WORK TO BE COMPLETED –
List each line of the data that holds the word "period".

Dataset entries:
::::
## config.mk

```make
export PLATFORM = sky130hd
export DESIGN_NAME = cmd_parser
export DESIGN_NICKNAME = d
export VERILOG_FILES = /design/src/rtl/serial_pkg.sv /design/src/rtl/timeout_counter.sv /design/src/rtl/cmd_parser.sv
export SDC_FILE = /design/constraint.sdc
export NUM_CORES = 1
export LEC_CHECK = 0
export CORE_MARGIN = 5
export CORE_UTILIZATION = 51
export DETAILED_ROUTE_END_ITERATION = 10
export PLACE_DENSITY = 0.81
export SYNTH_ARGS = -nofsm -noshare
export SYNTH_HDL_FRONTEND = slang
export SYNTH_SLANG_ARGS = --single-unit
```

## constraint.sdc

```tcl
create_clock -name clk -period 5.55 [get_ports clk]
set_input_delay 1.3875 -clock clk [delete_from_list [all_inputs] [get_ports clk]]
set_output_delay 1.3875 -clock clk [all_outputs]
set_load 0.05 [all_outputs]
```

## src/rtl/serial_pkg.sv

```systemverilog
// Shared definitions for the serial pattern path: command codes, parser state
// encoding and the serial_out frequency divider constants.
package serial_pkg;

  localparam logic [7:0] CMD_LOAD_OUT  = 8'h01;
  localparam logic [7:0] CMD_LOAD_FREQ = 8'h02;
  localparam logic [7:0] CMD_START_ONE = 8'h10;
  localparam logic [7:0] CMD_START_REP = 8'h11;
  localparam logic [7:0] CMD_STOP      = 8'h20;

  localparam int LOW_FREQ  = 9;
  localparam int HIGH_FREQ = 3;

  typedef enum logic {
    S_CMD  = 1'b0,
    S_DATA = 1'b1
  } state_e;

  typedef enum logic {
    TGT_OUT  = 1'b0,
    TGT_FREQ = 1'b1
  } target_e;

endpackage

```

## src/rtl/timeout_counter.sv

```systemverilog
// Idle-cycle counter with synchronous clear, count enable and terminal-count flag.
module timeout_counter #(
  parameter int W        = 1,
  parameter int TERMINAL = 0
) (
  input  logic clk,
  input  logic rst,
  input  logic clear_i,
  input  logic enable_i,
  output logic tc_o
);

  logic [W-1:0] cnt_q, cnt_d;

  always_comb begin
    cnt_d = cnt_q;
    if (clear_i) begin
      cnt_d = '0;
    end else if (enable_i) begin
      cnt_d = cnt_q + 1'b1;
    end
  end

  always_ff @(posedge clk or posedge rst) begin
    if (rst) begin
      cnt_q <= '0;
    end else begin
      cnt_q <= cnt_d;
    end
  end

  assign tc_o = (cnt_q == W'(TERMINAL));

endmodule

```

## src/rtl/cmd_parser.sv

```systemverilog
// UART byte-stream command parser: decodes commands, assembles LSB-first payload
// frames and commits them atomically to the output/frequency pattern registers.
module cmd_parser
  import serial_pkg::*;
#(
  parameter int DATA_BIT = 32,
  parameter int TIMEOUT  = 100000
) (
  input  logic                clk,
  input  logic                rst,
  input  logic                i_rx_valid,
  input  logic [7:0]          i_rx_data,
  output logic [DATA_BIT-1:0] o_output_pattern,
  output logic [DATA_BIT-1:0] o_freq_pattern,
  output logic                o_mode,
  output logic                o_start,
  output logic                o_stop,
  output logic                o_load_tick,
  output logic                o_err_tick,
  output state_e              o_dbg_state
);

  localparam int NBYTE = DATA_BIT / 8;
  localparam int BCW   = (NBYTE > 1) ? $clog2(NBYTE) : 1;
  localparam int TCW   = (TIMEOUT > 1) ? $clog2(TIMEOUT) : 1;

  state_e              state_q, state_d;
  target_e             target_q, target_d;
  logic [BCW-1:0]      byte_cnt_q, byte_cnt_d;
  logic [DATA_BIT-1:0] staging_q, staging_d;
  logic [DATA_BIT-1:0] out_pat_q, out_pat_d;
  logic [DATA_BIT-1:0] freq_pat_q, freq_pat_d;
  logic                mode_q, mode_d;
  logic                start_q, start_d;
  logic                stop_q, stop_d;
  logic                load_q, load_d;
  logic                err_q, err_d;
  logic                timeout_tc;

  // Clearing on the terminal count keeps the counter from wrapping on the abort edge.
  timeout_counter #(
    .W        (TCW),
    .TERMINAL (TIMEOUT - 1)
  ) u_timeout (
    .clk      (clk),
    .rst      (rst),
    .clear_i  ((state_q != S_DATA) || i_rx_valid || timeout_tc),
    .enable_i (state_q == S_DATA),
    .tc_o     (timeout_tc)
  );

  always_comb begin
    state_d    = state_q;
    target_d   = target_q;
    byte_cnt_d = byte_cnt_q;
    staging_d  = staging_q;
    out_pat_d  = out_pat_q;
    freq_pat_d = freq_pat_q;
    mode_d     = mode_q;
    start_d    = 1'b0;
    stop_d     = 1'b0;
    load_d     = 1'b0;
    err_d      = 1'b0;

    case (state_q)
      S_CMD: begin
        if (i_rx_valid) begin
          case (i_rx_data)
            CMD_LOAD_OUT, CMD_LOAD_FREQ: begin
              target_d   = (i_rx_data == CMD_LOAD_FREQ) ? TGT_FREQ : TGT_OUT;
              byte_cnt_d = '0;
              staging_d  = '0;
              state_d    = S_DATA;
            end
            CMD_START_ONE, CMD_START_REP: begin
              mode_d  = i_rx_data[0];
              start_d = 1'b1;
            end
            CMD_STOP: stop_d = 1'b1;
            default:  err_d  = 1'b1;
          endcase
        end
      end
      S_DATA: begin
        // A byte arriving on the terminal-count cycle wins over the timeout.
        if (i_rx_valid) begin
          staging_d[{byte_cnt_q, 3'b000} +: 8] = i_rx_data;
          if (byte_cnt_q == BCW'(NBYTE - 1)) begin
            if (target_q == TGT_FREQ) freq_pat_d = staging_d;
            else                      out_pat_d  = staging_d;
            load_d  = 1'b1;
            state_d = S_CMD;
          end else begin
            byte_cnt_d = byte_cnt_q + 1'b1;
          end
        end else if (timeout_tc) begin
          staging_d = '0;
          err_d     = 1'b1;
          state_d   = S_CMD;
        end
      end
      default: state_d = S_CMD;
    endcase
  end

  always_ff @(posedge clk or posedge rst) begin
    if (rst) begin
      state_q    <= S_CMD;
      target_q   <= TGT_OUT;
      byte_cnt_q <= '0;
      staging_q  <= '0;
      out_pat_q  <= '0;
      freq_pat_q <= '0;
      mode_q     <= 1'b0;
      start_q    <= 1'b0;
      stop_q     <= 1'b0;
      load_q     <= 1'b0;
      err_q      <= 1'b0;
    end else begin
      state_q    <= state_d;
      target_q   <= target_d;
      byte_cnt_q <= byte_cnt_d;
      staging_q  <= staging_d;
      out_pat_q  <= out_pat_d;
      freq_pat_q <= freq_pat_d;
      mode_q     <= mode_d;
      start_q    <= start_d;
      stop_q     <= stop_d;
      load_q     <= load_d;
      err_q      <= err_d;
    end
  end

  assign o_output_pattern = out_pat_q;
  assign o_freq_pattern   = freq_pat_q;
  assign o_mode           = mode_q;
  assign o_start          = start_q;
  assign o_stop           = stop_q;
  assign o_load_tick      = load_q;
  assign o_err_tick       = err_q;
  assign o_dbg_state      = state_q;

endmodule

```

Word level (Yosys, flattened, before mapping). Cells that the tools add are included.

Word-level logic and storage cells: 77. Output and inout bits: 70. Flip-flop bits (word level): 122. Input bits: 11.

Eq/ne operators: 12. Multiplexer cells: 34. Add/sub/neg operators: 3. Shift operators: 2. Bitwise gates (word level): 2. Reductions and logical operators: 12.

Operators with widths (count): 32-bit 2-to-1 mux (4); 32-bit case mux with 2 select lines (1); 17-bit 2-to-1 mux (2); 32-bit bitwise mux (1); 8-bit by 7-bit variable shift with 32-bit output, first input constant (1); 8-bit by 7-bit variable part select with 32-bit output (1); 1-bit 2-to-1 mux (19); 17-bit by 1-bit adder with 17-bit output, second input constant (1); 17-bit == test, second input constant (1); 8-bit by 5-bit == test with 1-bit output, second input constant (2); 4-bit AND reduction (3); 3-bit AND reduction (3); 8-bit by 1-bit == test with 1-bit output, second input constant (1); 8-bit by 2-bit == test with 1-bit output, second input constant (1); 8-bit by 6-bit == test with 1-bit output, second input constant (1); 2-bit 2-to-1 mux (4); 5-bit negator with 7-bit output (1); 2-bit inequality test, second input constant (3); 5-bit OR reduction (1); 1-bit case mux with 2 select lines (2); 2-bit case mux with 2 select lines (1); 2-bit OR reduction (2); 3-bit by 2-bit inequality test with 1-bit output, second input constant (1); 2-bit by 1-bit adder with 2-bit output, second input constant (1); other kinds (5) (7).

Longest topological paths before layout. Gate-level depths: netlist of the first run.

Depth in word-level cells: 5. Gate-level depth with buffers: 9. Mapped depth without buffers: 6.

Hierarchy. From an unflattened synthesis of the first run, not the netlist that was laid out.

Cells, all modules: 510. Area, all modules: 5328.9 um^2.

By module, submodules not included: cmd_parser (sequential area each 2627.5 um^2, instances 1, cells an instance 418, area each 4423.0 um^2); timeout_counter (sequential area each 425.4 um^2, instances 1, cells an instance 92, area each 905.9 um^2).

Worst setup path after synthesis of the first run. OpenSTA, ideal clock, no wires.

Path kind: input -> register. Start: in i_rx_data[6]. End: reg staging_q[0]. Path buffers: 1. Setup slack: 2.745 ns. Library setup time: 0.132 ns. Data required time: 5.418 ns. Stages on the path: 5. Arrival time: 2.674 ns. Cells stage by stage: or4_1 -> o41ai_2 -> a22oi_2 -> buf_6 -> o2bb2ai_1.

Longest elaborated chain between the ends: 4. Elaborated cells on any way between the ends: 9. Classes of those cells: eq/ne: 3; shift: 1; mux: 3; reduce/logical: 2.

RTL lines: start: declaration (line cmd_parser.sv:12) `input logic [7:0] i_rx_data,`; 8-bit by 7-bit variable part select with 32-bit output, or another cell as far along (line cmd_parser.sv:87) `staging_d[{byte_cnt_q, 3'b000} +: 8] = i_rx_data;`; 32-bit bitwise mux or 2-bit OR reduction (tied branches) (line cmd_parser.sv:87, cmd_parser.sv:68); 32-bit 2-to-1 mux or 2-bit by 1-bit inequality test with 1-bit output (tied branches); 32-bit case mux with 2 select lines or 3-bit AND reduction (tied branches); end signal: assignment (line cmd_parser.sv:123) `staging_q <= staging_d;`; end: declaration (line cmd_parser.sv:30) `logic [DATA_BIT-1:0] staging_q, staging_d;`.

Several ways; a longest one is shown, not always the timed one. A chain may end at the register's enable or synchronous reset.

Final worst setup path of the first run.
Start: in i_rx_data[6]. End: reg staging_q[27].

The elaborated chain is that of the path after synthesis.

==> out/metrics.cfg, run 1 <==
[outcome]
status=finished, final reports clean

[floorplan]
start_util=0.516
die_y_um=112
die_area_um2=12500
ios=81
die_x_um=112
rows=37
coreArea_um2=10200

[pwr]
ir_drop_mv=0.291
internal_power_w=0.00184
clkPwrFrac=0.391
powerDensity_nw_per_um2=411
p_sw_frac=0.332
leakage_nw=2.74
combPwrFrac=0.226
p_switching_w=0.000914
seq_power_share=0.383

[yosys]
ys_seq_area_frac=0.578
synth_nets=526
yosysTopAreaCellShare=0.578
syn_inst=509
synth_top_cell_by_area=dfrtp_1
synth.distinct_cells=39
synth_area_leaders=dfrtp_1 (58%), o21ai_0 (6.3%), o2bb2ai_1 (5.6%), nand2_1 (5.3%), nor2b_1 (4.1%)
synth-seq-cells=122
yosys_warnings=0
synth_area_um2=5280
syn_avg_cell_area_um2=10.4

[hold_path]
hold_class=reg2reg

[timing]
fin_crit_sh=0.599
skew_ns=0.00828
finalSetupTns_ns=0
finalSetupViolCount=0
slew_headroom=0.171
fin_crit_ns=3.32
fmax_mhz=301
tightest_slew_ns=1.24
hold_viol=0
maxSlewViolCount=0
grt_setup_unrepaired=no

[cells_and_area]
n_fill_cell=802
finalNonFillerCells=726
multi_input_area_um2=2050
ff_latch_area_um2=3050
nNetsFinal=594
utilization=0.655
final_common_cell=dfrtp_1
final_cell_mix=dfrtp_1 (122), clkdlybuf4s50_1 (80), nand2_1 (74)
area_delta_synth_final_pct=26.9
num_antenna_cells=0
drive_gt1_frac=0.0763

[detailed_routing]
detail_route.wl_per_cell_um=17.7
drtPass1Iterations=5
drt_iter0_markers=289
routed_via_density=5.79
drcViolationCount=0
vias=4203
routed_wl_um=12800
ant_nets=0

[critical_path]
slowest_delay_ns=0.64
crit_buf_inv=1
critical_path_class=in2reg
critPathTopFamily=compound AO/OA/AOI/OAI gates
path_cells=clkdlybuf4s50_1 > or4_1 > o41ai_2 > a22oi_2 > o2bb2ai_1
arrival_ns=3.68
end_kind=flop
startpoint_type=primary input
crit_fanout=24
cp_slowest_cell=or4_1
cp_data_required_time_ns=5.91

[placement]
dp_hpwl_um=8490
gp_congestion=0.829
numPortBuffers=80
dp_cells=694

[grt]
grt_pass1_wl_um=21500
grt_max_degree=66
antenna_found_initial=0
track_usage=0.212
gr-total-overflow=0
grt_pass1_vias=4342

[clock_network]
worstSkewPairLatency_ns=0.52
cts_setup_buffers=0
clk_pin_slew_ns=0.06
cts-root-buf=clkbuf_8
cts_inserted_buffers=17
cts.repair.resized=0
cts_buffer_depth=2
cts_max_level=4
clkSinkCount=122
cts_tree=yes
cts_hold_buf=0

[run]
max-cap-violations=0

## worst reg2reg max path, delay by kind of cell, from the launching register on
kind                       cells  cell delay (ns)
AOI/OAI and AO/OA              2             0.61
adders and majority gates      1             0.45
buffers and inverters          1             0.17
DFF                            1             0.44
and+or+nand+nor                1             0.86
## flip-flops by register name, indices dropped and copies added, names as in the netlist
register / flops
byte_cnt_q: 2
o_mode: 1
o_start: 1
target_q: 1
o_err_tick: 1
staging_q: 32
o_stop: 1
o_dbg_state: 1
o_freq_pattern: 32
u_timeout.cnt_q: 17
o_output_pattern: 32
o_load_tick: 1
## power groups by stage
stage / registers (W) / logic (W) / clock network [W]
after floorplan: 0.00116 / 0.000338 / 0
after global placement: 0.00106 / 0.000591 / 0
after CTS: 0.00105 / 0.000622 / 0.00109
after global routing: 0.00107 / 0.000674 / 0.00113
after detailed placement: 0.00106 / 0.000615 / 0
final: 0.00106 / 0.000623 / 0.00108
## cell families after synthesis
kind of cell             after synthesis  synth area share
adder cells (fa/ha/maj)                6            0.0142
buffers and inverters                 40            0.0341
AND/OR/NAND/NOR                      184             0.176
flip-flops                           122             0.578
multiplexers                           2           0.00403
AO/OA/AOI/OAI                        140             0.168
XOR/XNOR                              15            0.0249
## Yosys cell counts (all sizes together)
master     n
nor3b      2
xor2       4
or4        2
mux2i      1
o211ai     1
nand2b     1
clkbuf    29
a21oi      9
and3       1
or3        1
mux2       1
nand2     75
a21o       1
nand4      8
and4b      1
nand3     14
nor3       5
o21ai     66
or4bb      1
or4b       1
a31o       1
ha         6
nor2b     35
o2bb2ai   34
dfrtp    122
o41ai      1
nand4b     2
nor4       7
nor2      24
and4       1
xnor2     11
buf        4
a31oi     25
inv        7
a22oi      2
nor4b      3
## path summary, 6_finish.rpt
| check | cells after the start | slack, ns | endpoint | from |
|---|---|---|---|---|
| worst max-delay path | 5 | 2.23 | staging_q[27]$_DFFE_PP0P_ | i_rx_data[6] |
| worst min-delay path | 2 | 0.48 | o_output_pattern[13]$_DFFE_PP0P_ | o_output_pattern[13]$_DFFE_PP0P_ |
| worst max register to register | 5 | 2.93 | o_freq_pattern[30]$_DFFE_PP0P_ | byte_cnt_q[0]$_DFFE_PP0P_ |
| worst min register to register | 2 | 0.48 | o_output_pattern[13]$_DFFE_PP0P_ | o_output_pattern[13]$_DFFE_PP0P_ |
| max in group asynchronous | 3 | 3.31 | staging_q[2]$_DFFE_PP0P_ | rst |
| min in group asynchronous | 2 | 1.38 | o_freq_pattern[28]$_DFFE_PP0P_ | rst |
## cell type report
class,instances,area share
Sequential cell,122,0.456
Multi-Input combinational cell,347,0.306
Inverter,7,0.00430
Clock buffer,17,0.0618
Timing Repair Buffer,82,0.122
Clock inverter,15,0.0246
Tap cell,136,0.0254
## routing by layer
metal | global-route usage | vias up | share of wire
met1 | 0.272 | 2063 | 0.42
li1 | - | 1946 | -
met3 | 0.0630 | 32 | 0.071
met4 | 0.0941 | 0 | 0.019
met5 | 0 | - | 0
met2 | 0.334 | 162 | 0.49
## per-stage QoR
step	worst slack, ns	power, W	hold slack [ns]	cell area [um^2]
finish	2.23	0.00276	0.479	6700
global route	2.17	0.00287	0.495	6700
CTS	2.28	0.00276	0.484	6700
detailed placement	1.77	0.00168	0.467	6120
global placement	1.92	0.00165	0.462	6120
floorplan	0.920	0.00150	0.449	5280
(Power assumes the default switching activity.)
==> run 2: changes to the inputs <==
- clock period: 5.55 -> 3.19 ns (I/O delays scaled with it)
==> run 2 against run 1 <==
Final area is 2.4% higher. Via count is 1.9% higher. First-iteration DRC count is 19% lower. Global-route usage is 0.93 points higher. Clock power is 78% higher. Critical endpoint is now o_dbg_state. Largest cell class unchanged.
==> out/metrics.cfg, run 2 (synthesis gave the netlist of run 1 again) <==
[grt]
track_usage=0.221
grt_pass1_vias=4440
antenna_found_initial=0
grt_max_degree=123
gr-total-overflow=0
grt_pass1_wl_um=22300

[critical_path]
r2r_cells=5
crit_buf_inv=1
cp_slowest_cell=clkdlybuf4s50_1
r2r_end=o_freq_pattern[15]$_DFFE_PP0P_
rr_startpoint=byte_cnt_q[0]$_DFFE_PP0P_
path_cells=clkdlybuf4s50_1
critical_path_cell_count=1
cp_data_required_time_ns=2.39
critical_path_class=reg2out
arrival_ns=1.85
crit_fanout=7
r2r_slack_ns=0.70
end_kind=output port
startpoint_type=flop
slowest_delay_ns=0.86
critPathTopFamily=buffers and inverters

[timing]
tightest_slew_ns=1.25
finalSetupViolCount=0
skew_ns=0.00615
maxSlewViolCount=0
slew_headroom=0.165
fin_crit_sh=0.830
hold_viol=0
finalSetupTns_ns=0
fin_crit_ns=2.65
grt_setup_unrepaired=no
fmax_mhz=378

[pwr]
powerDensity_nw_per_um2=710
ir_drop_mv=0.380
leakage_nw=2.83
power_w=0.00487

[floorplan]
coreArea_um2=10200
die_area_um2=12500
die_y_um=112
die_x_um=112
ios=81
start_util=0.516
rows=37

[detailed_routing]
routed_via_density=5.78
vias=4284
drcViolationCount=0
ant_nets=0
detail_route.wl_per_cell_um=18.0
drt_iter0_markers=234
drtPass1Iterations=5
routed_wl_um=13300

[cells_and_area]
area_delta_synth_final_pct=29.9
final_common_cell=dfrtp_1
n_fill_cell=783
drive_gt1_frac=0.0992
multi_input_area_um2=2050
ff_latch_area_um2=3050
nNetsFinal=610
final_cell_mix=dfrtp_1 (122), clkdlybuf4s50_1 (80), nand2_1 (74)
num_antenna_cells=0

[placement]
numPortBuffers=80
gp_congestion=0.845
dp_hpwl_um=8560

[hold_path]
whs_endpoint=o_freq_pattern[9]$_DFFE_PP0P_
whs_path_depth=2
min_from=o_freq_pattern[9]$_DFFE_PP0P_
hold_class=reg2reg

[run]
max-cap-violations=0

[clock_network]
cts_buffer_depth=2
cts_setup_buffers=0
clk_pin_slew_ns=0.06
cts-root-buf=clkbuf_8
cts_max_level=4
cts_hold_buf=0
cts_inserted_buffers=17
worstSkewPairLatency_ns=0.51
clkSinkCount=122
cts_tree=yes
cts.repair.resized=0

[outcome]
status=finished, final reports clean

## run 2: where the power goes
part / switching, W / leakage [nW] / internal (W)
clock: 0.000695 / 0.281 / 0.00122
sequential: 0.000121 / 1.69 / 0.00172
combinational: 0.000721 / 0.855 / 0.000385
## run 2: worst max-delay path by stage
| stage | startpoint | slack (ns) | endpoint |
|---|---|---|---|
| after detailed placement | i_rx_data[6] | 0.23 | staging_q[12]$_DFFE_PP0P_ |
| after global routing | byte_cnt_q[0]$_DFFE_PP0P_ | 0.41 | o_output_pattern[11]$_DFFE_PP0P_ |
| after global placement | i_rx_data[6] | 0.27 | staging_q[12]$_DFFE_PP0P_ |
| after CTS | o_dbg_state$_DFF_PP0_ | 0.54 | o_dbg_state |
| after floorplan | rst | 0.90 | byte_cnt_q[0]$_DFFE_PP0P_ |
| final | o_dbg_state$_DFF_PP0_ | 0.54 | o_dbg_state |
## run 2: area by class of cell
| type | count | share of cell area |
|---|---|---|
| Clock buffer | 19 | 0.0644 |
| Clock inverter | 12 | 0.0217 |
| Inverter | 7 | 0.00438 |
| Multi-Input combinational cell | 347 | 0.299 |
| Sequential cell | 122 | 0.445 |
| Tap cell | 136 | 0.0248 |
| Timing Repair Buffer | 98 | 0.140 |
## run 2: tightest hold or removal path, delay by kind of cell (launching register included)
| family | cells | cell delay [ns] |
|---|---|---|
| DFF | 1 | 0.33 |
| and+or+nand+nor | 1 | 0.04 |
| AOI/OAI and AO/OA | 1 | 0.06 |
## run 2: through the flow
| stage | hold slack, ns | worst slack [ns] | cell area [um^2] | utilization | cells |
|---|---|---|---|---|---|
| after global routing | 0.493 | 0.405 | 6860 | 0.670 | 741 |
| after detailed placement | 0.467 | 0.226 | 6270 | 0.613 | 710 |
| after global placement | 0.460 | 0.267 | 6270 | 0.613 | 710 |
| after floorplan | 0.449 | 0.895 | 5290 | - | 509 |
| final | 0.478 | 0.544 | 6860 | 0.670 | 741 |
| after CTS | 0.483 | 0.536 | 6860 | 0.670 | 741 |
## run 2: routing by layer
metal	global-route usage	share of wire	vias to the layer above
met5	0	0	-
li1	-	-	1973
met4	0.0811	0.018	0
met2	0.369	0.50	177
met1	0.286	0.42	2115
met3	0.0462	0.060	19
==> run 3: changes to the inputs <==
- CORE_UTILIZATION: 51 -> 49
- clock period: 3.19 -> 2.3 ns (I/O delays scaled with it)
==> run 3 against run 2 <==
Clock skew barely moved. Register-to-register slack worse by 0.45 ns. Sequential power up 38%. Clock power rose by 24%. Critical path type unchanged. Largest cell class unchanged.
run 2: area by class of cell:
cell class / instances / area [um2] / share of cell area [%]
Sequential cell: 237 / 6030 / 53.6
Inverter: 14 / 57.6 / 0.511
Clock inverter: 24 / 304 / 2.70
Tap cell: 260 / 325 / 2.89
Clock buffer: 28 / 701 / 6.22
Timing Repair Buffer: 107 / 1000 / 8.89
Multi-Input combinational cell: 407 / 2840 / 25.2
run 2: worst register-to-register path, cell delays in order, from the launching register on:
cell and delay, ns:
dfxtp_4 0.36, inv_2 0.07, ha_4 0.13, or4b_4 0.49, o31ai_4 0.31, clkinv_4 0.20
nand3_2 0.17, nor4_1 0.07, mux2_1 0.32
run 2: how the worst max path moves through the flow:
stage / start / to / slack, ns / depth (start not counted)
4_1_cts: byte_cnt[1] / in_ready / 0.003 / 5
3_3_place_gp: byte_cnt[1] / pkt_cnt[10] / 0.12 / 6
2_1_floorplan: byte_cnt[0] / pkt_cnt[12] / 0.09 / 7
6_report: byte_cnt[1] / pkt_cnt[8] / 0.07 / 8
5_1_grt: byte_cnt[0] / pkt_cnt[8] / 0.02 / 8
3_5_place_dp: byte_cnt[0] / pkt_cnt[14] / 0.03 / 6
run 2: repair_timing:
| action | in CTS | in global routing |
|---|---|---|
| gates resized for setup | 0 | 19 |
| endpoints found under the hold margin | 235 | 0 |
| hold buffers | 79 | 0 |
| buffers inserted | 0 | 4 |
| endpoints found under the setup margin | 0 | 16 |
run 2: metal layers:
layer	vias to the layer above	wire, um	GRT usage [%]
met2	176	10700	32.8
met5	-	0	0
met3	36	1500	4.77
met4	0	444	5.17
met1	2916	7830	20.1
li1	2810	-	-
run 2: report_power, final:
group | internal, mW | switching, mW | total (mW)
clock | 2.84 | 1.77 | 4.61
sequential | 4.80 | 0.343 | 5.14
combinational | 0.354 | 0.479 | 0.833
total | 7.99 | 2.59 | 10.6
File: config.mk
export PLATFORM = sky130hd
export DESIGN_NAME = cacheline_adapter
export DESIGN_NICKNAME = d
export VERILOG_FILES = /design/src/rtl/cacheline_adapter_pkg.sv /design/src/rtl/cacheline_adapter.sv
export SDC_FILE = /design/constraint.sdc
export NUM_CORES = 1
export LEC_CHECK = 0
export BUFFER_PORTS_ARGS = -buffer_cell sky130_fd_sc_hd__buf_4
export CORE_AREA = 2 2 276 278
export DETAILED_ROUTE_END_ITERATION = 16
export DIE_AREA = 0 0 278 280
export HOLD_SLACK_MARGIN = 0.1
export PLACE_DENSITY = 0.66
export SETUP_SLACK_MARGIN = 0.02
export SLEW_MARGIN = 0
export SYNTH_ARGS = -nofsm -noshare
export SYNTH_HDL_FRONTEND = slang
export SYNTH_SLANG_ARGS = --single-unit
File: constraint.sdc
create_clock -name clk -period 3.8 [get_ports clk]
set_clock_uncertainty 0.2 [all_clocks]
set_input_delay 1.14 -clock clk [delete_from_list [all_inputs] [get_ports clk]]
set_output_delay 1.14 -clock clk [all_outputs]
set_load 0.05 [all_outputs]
::::
ANSWER FOR THIS EXERCISE –
create_clock -name clk -period 5.55 [get_ports clk]
- clock period: 5.55 -> 3.19 ns (I/O delays scaled with it)
- clock period: 3.19 -> 2.3 ns (I/O delays scaled with it)
create_clock -name clk -period 3.8 [get_ports clk]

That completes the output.